Em quatro anos de exercício político nunca me foi possível compreender porque nossos adversários eram classificados pelos meus correligionários, com raras exceções, como cornudos, castrados, ladrões, pederastas. E cometiam na sua maioria os mesmos erros daqueles de apadrinhar causas injustas, arranjar empregos para parentes e conhecidos. (Magno, Tudo valeu à pena, m.s., 28 de março de 1955)

E, mais:

Apresentei toda uma série de projetos ligados à educação, muitos dos quais não encontraram pernas para andar no chão de uma assembléia eminentemente eleitoreira. (Magno, Tudo valeu à pena, m.s., 4 de abril de 1955)

Durante seu mandado de vereador apenas um bom momento a ser registrado. Paschoal ficou surpreso com chamado de Getúlio Vargas, para participar sobre sua ida a Alemanha (Universidade de Erlargen), para ser prestigiado na Festival Internacional de Teatro – com 400 acadêmicos de Teatros Universitários do Mundo. O festival teve a avant première com o texto de Paschoal, Amanhã será diferente, pelo Teatro Universitário de Istambul.

Referências:

MADEIRA, Gisele Ou MIRANDA, Gisele. Paschoal Carlos Magno (1906-1980): mosaico de um Culturalista (tese de doutorado/PUC-SP, 2000).

MAGNO, Paschoal Carlos. Não acuso nem me perdôo: diário de Atenas. Rio de Janeiro: Record, 1969.

MAGNO, Paschoal Carlos Tudo valeu à pena.(manuscrito, 1940)

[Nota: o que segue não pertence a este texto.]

What follows belongs to an exercise in optimizing a design on an open flow for small area, a short achievable clock period and few clock cycles per item; a production flow would make more cautious choices.
Function was checked by simulation only, so behaviour that the tests miss may differ from the original.

## flow/design.v (module list and top-level ports; edited modules follow where they fit)
// module rs_encoder: 874 lines
// module rs_cw_check: 704 lines
// module dmc_line_decoder: 94 lines
module dmc_line_decoder (
    input  wire         clk,
    input  wire         rst,           
    input  wire         in_valid,
    output wire         in_ready,
    input  wire [639:0] in_line,       
    output reg          out_valid,
    output reg  [511:0] out_data,      
    output reg  [127:0] out_check,     
    output reg  [1:0]   out_class,     
    output reg  [4:0]   out_dev        
);
  // ...
==> flow/flow/run.sh <==
#!/bin/bash
# Layout flow: the standard flow's synthesis with an area-oriented ABC mapping script
# (flow/synth.tcl, flow/abc.script), then the standard layout with the port
# buffers made from PORT_BUF cells and timing repair asked to leave setup
# slack of SETUP_MARGIN ns at the design's clock period, so that it sizes and
# buffers the logic for a shorter achieved period. flow/params.sh may change
# these settings. Each step writes its output to a log of its own.
set -uo pipefail
SETUP_MARGIN=24
SLEWCAP=40
PORT_BUF=sky130_fd_sc_hd__buf_2
EXTRA=()
if [[ -f flow/params.sh ]]; then source flow/params.sh; fi
export FLOW_ABC_SCRIPT=$PWD/flow/abc.script
export FLOW_ABC_D_PS=6000
bash standard.sh SYNTH_SCRIPT=$PWD/flow/synth.tcl synth > synth.log 2>&1 || exit 1
bash standard.sh "BUFFER_PORTS_ARGS=-buffer_cell $PORT_BUF" \
    SETUP_SLACK_MARGIN=$SETUP_MARGIN SLEW_MARGIN=$SLEWCAP CAP_MARGIN=$SLEWCAP \
    "${EXTRA[@]}" finish > layout.log 2>&1
==> flow/flow/abc.script <==
&get -n
&st
&dch
&nf -R 1000
&put
topo
stime -c
==> flow/flow/params.sh <==
PORT_BUF=sky130_fd_sc_hd__buf_1
EXTRA=(CORE_UTILIZATION=50)
==> flow/flow/synth.tcl <==
# The standard flow's synthesis script (synth_recipe.tcl), with ABC's technology mapping
# run from abc.script beside this file, at a delay target of ABC_D_PS.
# Everything else, registers included, is as in the standard synthesis.
proc synth {args} { yosys synth -nofsm -noshare {*}$args }
proc abc {args} {
  set i [lsearch -exact $args -script]
  if { $i >= 0 } { lset args [expr {$i + 1}] $::env(FLOW_ABC_SCRIPT) }
  set j [lsearch -exact $args -D]
  if { $j >= 0 } { lset args [expr {$j + 1}] $::env(FLOW_ABC_D_PS) }
  yosys abc {*}$args
}
source $::env(SCRIPTS_DIR)/synth.tcl
# left out here: clear keep_hierarchy, flatten, clean up, hide names made inside functions, write 1_2_yosys.v
==> flow/standard.sh <==
#!/bin/bash
# synth_recipe.tcl (not shown) runs the flow's synth.tcl, then flattens the netlist and writes it again
# the make line also repeats each setting of config.mk as NAME=value (left out here)
make -C /OpenROAD-flow-scripts/flow DESIGN_CONFIG=/design/flow/config.mk WORK_HOME=/design/flow/orfs CLKGATE_MAP_FILE= SYNTH_SCRIPT=/design/flow/synth_recipe.tcl "${@:-finish}"
==> flow/config.mk <==
export PLATFORM = sky130hd
export DESIGN_NAME = dmc_line_decoder
export DESIGN_NICKNAME = dmc_line_decoder
export VERILOG_FILES = /design/flow/design.v
export SDC_FILE = /design/flow/constraint.sdc
export NUM_CORES = 4
export LEC_CHECK = 0
export CAP_MARGIN = 20
export CORE_MARGIN = 2
export CORE_UTILIZATION = 40
export SLEW_MARGIN = 20
==> flow/constraint.sdc <==
create_clock -name core_clock -period 32.0 [get_ports {clk}]
set_input_delay 6.4000 -clock core_clock [delete_from_list [all_inputs] [get_ports {clk}]]
set_output_delay 6.4000 -clock core_clock [all_outputs]
set_load 0.01 [all_outputs]
Context: an optimization exercise on an open-source flow, tuned for small area and a short achievable clock period. The choices shown serve that exercise and are no tape-out recipe.
No functional check of the RTL was part of any run shown here.
No activity file was given, so power comes from the tool's default toggle rates.

## flow/config.mk

```make
export PLATFORM = sky130hd
export DESIGN_NAME = mem_ecc_codec
export DESIGN_NICKNAME = mem_ecc_codec
export VERILOG_FILES = /design/flow/design.v
export SDC_FILE = /design/flow/constraint.sdc
export NUM_CORES = 4
export LEC_CHECK = 0
export CAP_MARGIN = 20
export CORE_MARGIN = 2
export CORE_UTILIZATION = 40
export SETUP_SLACK_MARGIN = 3.5
export SLEW_MARGIN = 20
```

## flow/constraint.sdc

```tcl
create_clock -name core_clock -period 8.0 [get_ports {clk}]
set_input_delay 1.6000 -clock core_clock [delete_from_list [all_inputs] [get_ports {clk}]]
set_output_delay 1.6000 -clock core_clock [all_outputs]
set_load 0.01 [all_outputs]
```
This design comes from an exercise in tuning for small area and a short achievable clock period on the open sky130 flow, not from production work.
Only simulation tests tie the RTL to the original design; equivalence was not proved.
The flow treats the clock pin as an ideal source, which a real chip does not have.
Power figures rest on the tool's default switching activity, not on a simulated workload.

==> flow/design.v <==
module mce_core (
    input  wire         clk,
    input  wire         rst,             
    input  wire         arm,             
    input  wire         stop,            
    input  wire         issue_en,        
    input  wire [13:0]  start_addr,
    input  wire [39:0]  start_va,
    input  wire [14:0]  cslen,
    input  wire [79:0]  cdm,             
    input  wire [255:0] lreg,            
    input  wire [15:1]  cmap_latch,      
    input  wire         hflag,
    input  wire         lclr,
    input  wire [15:1]  cond_in,
    input  wire         fail_any_in,
    input  wire         fail_all_in,
    output wire [13:0]  cs_addr,
    input  wire [159:0] cs_word,
    output wire [11:0]  vtt_idx,
    input  wire [39:0]  vtt_data,
    output wire         issue_valid,
    output wire [39:0]  issue_va,
    output wire [5:0]   issue_tset,
    output wire [3:0]   issue_lset,
    output wire [2:0]   issue_thr,
    output wire         issue_gate,
    output wire         issue_trig,
    output wire         issue_mark,
    output wire [7:0]   issue_evt,
    output wire [3:0]   issue_pmu,
    output wire [3:0]   issue_dacq,
    output wire         busy,
    output wire         waiting,
    output wire [13:0]  upc,
    output wire [39:0]  va,
    output wire [3:0]   lsp,
    output wire [4:0]   rsp,
    output wire [3:0]   flags,
    output wire [17:0]  latches,         
    output wire [3:0]   stopcause,
    output wire [13:0]  faddr,
    output wire         evt_stopflt,
    output wire         evt_cs_parity,
    output wire         evt_wait_to,
    output wire [31:0]  csparerr,
    output wire [31:0]  waitto,
    input  wire [2:0]   cnt_sel,
    output wire [31:0]  cnt_q
);
    reg         busy_q;
    reg  [13:0] upc_q;
    reg  [39:0] va_q;
    reg  [15:0] wcnt_q;                  
    reg  [31:0] cnt_r [0:7];
    reg  [3:0]  flags_q;
    reg         gate_q;
    reg  [17:1] latch_q;
    reg  [2:0]  stopcause_q;
    reg  [13:0] faddr_q;
    reg         evt_stopflt_q, evt_cs_parity_q, evt_wait_to_q;
    reg  [31:0] csparerr_q, waitto_q;
    reg  [3:0]  lsp_q;
    reg  [8:0]  lsp_oh_q;
    reg  [7:0]  t_oh_q;
    reg  [13:0] ls_start [0:7];
    reg  [2:0]  ls_ctr   [0:7];
    reg  [39:0] ls_va    [0:7];
    reg         ls_rst   [0:7];
    reg  [4:0]  rsp_q;
    reg  [16:0] rsp_oh_q;
    reg  [13:0] rs_addr [0:15];
    reg  [39:0] rs_va   [0:15];
    wire [159:0] w = cs_word;
    wire [13:0] f_nxt   = w[13:0];
    wire [2:0]  f_bmode = w[16:14];
    wire [4:0]  f_wsel  = w[37:33];
    wire        f_wpol  = w[38];
    wire [15:0] f_wto   = w[54:39];
    wire [3:0]  f_lop   = w[58:55];
    wire [2:0]  f_lsel  = w[61:59];
    wire [4:0]  f_vop   = w[66:62];
    wire [3:0]  f_cap   = w[84:81];
    wire [3:0]  f_flg   = w[100:97];
    wire [17:0] f_imm   = w[121:104];
    wire [255:0] cnt_flat = {cnt_r[7], cnt_r[6], cnt_r[5], cnt_r[4],
                             cnt_r[3], cnt_r[2], cnt_r[1], cnt_r[0]};
    wire        range_bad = cslen[14] ? 1'b0 :
                            (cslen == 15'd0) ? (upc_q != 14'd0) : (upc_q >= cslen[13:0]);
    wire        attempt  = busy_q & issue_en;
    wire        par_bad, issuing;
    mce_parity u_parity (.w(w), .en(attempt & ~range_bad), .bad(par_bad), .ok(issuing));
    wire        first    = ~|wcnt_q;
    wire [17:1] latch_set  = {fail_all_in, fail_any_in, cond_in & cmap_latch};
    wire [17:1] latch_view = latch_q | latch_set;
    wire [31:0] cond;
    assign cond[0]     = 1'b0;
    assign cond[15:1]  = (cmap_latch & latch_view[15:1]) | (~cmap_latch & cond_in);
    assign cond[16]    = 1'b1;
    assign cond[17]    = latch_view[16];
    assign cond[18]    = latch_view[17];
    assign cond[19]    = hflag;
    genvar g;
    generate
        for (g = 0; g < 8; g = g + 1) begin : g_cnz
            assign cond[20 + g] = |cnt_r[g];
        end
    endgenerate
    assign cond[31:28] = flags_q;
    wire [17:1] is_latch = {2'b11, cmap_latch};
    function [17:1] latch_of;
        input [4:0] code;
        input [17:1] il;
        reg [31:0] oh;
        begin
            oh = 32'd1 << code;
            latch_of = {oh[18:17], oh[15:1]} & il;
        end
    endfunction
    wire        has_wait  = |f_wsel;
    wire        wait_seen = cond[f_wsel] ^ f_wpol;
    wire        timed_out = has_wait & ~wait_seen & (|f_wto) & (wcnt_q == f_wto);
    wire        final_iss = ~has_wait | wait_seen | timed_out;
    assign vtt_idx = f_imm[11:0];
    wire [39:0] word_va, va_after;
    mce_va_add u_va_add (
        .va_q(va_q), .vtt_data(vtt_data), .imm(f_imm), .lsel(f_lsel), .cnt(cnt_flat),
        .vop(f_vop[2:0]), .word_va(word_va), .va_after(va_after));
    wire        lsp_empty = lsp_oh_q[0];
    wire        lsp_full  = lsp_oh_q[8];
    wire        rsp_empty = rsp_oh_q[0];
    wire        rsp_full  = rsp_oh_q[16];
    wire [15:0] rtop_oh = rsp_oh_q[16:1];
    wire [7:0]  ltop_oh = lsp_oh_q[8:1];
    wire [7:0]  lsec_oh = {1'b0, lsp_oh_q[8:2]};     
    wire [7:0]  sel_oh;
    reg  [13:0] rs_addr_top, ls_start_top;
    reg  [39:0] rs_va_top, ls_va_top;
    reg  [2:0]  t_sec;
    reg         ls_rst_top;
    integer r;
    always @(*) begin
        rs_addr_top = 14'd0;
        rs_va_top   = 40'd0;
        for (r = 0; r < 16; r = r + 1) begin
            rs_addr_top = rs_addr_top | ({14{rtop_oh[r]}} & rs_addr[r]);
            rs_va_top   = rs_va_top   | ({40{rtop_oh[r]}} & rs_va[r]);
        end
        ls_start_top = 14'd0;
        ls_va_top    = 40'd0;
        t_sec        = 3'd0;
        ls_rst_top   = 1'b0;
        for (r = 0; r < 8; r = r + 1) begin
            ls_start_top = ls_start_top | ({14{ltop_oh[r]}} & ls_start[r]);
            ls_va_top    = ls_va_top    | ({40{ltop_oh[r]}} & ls_va[r]);
            t_sec        = t_sec        | ({3{lsec_oh[r]}}  & ls_ctr[r]);
            ls_rst_top   = ls_rst_top   | (ltop_oh[r] & ls_rst[r]);
        end
    end
    wire [7:0]  lsel_oh;
    mce_dec3 u_lsel_dec (.sel(f_lsel), .en(1'b1), .oh(lsel_oh));
    wire [7:0]  t_sec_oh;
    mce_dec3 u_tsec_dec (.sel(t_sec), .en(1'b1), .oh(t_sec_oh));
    mce_dec3 u_sel_dec (.sel(cnt_sel), .en(1'b1), .oh(sel_oh));
    reg  [31:0] lreg_lsel, cnt_lsel, cnt_top;
    always @(*) begin
        lreg_lsel = 32'd0;
        cnt_lsel  = 32'd0;
        cnt_top   = 32'd0;
        for (r = 0; r < 8; r = r + 1) begin
            lreg_lsel = lreg_lsel | ({32{lsel_oh[r]}} & lreg[32*r +: 32]);
            cnt_lsel  = cnt_lsel  | ({32{lsel_oh[r]}} & cnt_r[r]);
            cnt_top   = cnt_top   | ({32{t_oh_q[r]}}  & cnt_r[r]);
        end
    end
    wire [31:0] cnt_out;
    mce_cmux u_cnt_out (.oh(sel_oh), .cnt(cnt_flat), .q(cnt_out));
    wire        bm_multi = (f_bmode >= 3'd1) & (f_bmode <= 3'd4);
    wire        bm_ret   = (f_bmode == 3'd5);
    wire        bm_call  = (f_bmode == 3'd6);
    wire        bm_loop  = (f_bmode == 3'd7);
    wire        lop_wr, lop_begin, lop_brk, same, tc_one, tc_zero;
    wire [31:0] val_a, val_b;
    wire        cn_op_imm  = (f_lop == 4'd1) | (f_lop == 4'd2) | (f_lop == 4'd5);
    wire        cn_op_lreg = (f_lop == 4'd3) | (f_lop == 4'd4) | (f_lop == 4'd6);
    wire        cn_op_dec  = (f_lop == 4'd7);
    wire        cn_op_inc  = (f_lop == 4'd8);
    assign lop_begin = (f_lop >= 4'd1) & (f_lop <= 4'd4);
    assign lop_brk   = (f_lop == 4'd9);
    assign lop_wr    = cn_op_imm | cn_op_lreg | cn_op_dec | cn_op_inc;
    wire [31:0] cn_c_l    = cnt_lsel;
    wire [31:0] cn_lreg_l = lreg_lsel;
    wire [31:0] cn_c_t    = cnt_top;
    wire        cn_cl_z   = (cn_c_l == 32'd0);
    wire        cn_cl_1   = (cn_c_l == 32'd1);
    wire        cn_cl_2   = (cn_c_l == 32'd2);
    wire        cn_cl_m   = &cn_c_l;
    wire [31:0] cn_src    = cn_op_imm ? {14'd0, f_imm} : cn_op_lreg ? cn_lreg_l : cn_c_l;
    wire [31:0] cn_s_m1   = cn_src - 32'd1;
    wire [31:0] cn_s_m2   = {cn_src[31:1] - 31'd1, cn_src[0]};
    wire [31:0] cn_s_p1   = cn_src + 32'd1;
    wire [31:0] cn_lop_val = cn_op_dec ? (cn_cl_z ? cn_src : cn_s_m1) :
                             cn_op_inc ? (cn_cl_m ? cn_src : cn_s_p1) : cn_src;
    wire [31:0] cn_lop_m1  = cn_op_dec ? cn_s_m2 :
                             cn_op_inc ? (cn_cl_m ? cn_s_m1 : cn_src) : cn_s_m1;
    wire        cn_lv_one  = cn_op_imm  ? (f_imm == 18'd1) :
                             cn_op_lreg ? (cn_lreg_l == 32'd1) :
                             cn_op_dec  ? cn_cl_2 :
                             cn_op_inc  & cn_cl_z;
    wire        cn_lv_zero = cn_op_imm  ? (f_imm == 18'd0) :
                             cn_op_lreg ? (cn_lreg_l == 32'd0) :
                             cn_op_dec  & (cn_cl_z | cn_cl_1);
    assign same    = lop_wr & |(lsel_oh & t_oh_q);
    assign tc_one  = same ? cn_lv_one  : (cn_c_t == 32'd1);
    assign tc_zero = same ? cn_lv_zero : (cn_c_t == 32'd0);
    assign val_a   = (same & bm_loop & ~cn_lv_one & ~cn_lv_zero) ? cn_lop_m1 : cn_lop_val;
    assign val_b   = cn_c_t - 32'd1;
    wire        lfault = (lop_begin & lsp_full) | (lop_brk & lsp_empty) | (bm_loop & lsp_empty);
    wire        rfault = (bm_ret & rsp_empty) | (bm_call & rsp_full);
    wire        stack_fault = lfault | rfault;
    wire        ls_push  = lop_begin;
    wire        ls_pop   = lop_brk | (bm_loop & tc_one);
    wire        loop_dec = bm_loop & ~tc_one & ~tc_zero;
    wire        loop_back = bm_loop & ~tc_one;
    wire [4:0]  code0 = cdm[5*w[20:17] +: 5];
    wire [4:0]  code1 = cdm[5*w[24:21] +: 5];
    wire [4:0]  code2 = cdm[5*w[28:25] +: 5];
    wire [4:0]  code3 = cdm[5*w[32:29] +: 5];
    wire [3:0]  bbit;
    assign bbit[0] = bm_multi & cond[code0];
    assign bbit[1] = bm_multi & (f_bmode >= 3'd2) & cond[code1];
    assign bbit[2] = bm_multi & (f_bmode >= 3'd3) & cond[code2];
    assign bbit[3] = bm_multi & (f_bmode == 3'd4) & cond[code3];
    wire [13:0] next_pc = bm_ret    ? rs_addr_top :
                          loop_back ? ls_start_top :
                                      {f_nxt[13:4], f_nxt[3:0] | bbit};
    wire        va_from_rs = bm_ret & (f_vop[2:0] == 3'd4);
    wire        va_from_ls = loop_back & ls_rst_top;
    wire [39:0] va_saved   = va_from_rs ? rs_va_top : ls_va_top;
    wire [17:1] consume = (bbit[0] ? latch_of(code0, is_latch) : 17'd0) |
                          (bbit[1] ? latch_of(code1, is_latch) : 17'd0) |
                          (bbit[2] ? latch_of(code2, is_latch) : 17'd0) |
                          (bbit[3] ? latch_of(code3, is_latch) : 17'd0) |
                          ((has_wait & wait_seen) ? latch_of(f_wsel, is_latch) : 17'd0);
    wire arm_idle    = arm & ~busy_q;
    wire normal_end  = issuing & final_iss & ~timed_out & ~stop;
    wire to_end      = issuing & timed_out & ~stop;
    wire commit      = normal_end & ~stack_fault;
    wire end_flag    = (f_flg == 4'd13);
    wire [1:0] flg_idx = f_flg[1:0] - 2'd1;
    always @(posedge clk) begin
        if (rst) begin
            latch_q <= 17'd0;
        end else begin
            latch_q <= (latch_q & ~(((lclr | arm_idle) ? 17'h1FFFF : 17'd0) |
                                    (commit ? consume : 17'd0))) | latch_set;
        end
    end
    integer n;
    always @(posedge clk) begin
        for (n = 0; n < 8; n = n + 1) begin
            if (rst | arm_idle)
                cnt_r[n] <= 32'd0;
            else if (commit & lop_wr & (f_lsel == n))
                cnt_r[n] <= val_a;
            else if (commit & loop_dec & ~same & t_oh_q[n])
                cnt_r[n] <= val_b;
        end
    end
    always @(posedge clk) begin
        for (n = 0; n < 8; n = n + 1) begin
            if (lsp_oh_q[n]) begin
                ls_start[n] <= f_nxt;
                ls_ctr[n]   <= f_lsel;
                ls_va[n]    <= va_after;
                ls_rst[n]   <= f_lop[0];
            end
        end
        for (n = 0; n < 16; n = n + 1) begin
            if (rsp_oh_q[n]) begin
                rs_addr[n] <= upc_q + 14'd1;
                rs_va[n]   <= va_after;
            end
        end
    end
    always @(posedge clk) begin
        if (rst) begin
            busy_q <= 1'b0;
            upc_q <= 14'd0;
            va_q <= 40'd0;
            wcnt_q <= 16'd0;
            flags_q <= 4'd0;
            gate_q <= 1'b0;
            stopcause_q <= 3'd0;
            faddr_q <= 14'd0;
            evt_stopflt_q <= 1'b0;
            evt_cs_parity_q <= 1'b0;
            evt_wait_to_q <= 1'b0;
            csparerr_q <= 32'd0;
            waitto_q <= 32'd0;
            lsp_q <= 4'd0;
            rsp_q <= 5'd0;
            lsp_oh_q <= 9'd1;
            rsp_oh_q <= 17'd1;
            t_oh_q <= 8'd0;
        end else if (!busy_q) begin
            if (arm) begin
                busy_q <= 1'b1;
                upc_q <= start_addr;
                va_q <= start_va;
                wcnt_q <= 16'd0;
                flags_q <= 4'd0;
                gate_q <= 1'b0;
                stopcause_q <= 3'd0;
                faddr_q <= 14'd0;
                evt_stopflt_q <= 1'b0;
                evt_cs_parity_q <= 1'b0;
                evt_wait_to_q <= 1'b0;
                lsp_q <= 4'd0;
                rsp_q <= 5'd0;
                lsp_oh_q <= 9'd1;
                rsp_oh_q <= 17'd1;
                t_oh_q <= 8'd0;
            end
        end else begin
            if (attempt && !range_bad && par_bad)
                csparerr_q <= csparerr_q + 32'd1;
            if (issuing) begin
                va_q <= (commit & (va_from_rs | va_from_ls)) ? va_saved : va_after;
                if (f_cap == 4'd1) gate_q <= 1'b1;
                if (f_cap == 4'd2) gate_q <= 1'b0;
                if (~&wcnt_q) wcnt_q <= wcnt_q + 16'd1;
                if (first) begin
                    if (f_flg >= 4'd1 && f_flg <= 4'd4)   flags_q[flg_idx] <= 1'b1;
                    if (f_flg >= 4'd5 && f_flg <= 4'd8)   flags_q[flg_idx] <= 1'b0;
                    if (f_flg >= 4'd9 && f_flg <= 4'd12)  flags_q[flg_idx] <= ~flags_q[flg_idx];
                end
            end
            if (stop) begin
                busy_q <= 1'b0;
                stopcause_q <= 3'd2;
                faddr_q <= upc_q;
            end else if (attempt && range_bad) begin
                busy_q <= 1'b0;
                stopcause_q <= 3'd7;
                faddr_q <= upc_q;
                evt_stopflt_q <= 1'b1;
            end else if (attempt && par_bad) begin
                busy_q <= 1'b0;
                stopcause_q <= 3'd4;
                faddr_q <= upc_q;
                evt_stopflt_q <= 1'b1;
                evt_cs_parity_q <= 1'b1;
            end else if (to_end) begin
                wcnt_q <= 16'd0;
                upc_q <= {f_nxt[13:1], 1'b1};
                waitto_q <= waitto_q + 32'd1;
                evt_wait_to_q <= 1'b1;
                if (end_flag) begin
                    busy_q <= 1'b0;
                    stopcause_q <= 3'd1;
                    faddr_q <= upc_q;
                end
            end else if (normal_end) begin
                wcnt_q <= 16'd0;
                if (stack_fault) begin
                    busy_q <= 1'b0;
                    stopcause_q <= lfault ? 3'd5 : 3'd6;
                    faddr_q <= upc_q;
                    evt_stopflt_q <= 1'b1;
                end else begin
                    upc_q <= next_pc;
                    if (ls_pop) begin
                        lsp_q <= lsp_q - 4'd1;
                        lsp_oh_q <= {1'b0, lsp_oh_q[8:1]};
                        t_oh_q <= t_sec_oh;
                    end else if (ls_push) begin
                        lsp_q <= lsp_q + 4'd1;
                        lsp_oh_q <= {lsp_oh_q[7:0], 1'b0};
                        t_oh_q <= lsel_oh;
                    end
                    if (bm_ret) begin
                        rsp_q <= rsp_q - 5'd1;
                        rsp_oh_q <= {1'b0, rsp_oh_q[16:1]};
                    end else if (bm_call) begin
                        rsp_q <= rsp_q + 5'd1;
                        rsp_oh_q <= {rsp_oh_q[15:0], 1'b0};
                    end
                    if (end_flag) begin
                        busy_q <= 1'b0;
                        stopcause_q <= 3'd1;
                        faddr_q <= upc_q;
                    end
                end
            end
        end
    end
    assign cs_addr     = upc_q;
    assign issue_valid = issuing;
    assign issue_va    = word_va;
    assign issue_tset  = w[72:67];
    assign issue_lset  = w[76:73];
    assign issue_thr   = w[103:101];
    assign issue_gate  = (f_cap == 4'd1) | (f_cap == 4'd3) | ((f_cap != 4'd2) & gate_q);
    assign issue_trig  = first & (f_cap == 4'd4);
    assign issue_mark  = first & (f_cap == 4'd5);
    assign issue_evt   = first ? w[92:85] : 8'd0;
    assign issue_pmu   = first ? w[80:77] : 4'd0;
    assign issue_dacq  = first ? w[96:93] : 4'd0;
    assign busy          = busy_q;
    assign waiting       = busy_q & ~first;
    assign upc           = upc_q;
    assign va            = va_q;
    assign lsp           = lsp_q;
    assign rsp           = rsp_q;
    assign flags         = flags_q;
    assign latches       = {latch_q, 1'b0};
    assign stopcause     = {1'b0, stopcause_q};
    assign faddr         = faddr_q;
    assign evt_stopflt   = evt_stopflt_q;
    assign evt_cs_parity = evt_cs_parity_q;
    assign evt_wait_to   = evt_wait_to_q;
    assign csparerr      = csparerr_q;
    assign waitto        = waitto_q;
    assign cnt_q         = cnt_out;
endmodule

[1] A UDN – União Democrática Nacional foi criada em 1944, entre os seus correligionários estavam o brigadeiro Eduardo Gomes, que participou da sublevação tenentista (Dezoito do Forte de Copacabana, 1922), e o jornalista Carlos Lacerda, ferrenho e controvertido orador, pivô do caso da rua Toneleiros (agosto 1954), quando Getúlio Vargas foi acusado de ser o mandante do atentado, e que logo culminou na crise do populismo e no suicídio do presidente do Brasil.

[2] Assembléia Legislativa do Estado do Rio de Janeiro: levantamento das atividades parlamentares de Paschoal Carlos Magno, 10 de maio de 1951, p. 415-417. E ainda, Paschoal deixou registrado: a delegacia política aproveitará a circunstância para fazer calar a voz dos pequeninos perseguindo-os.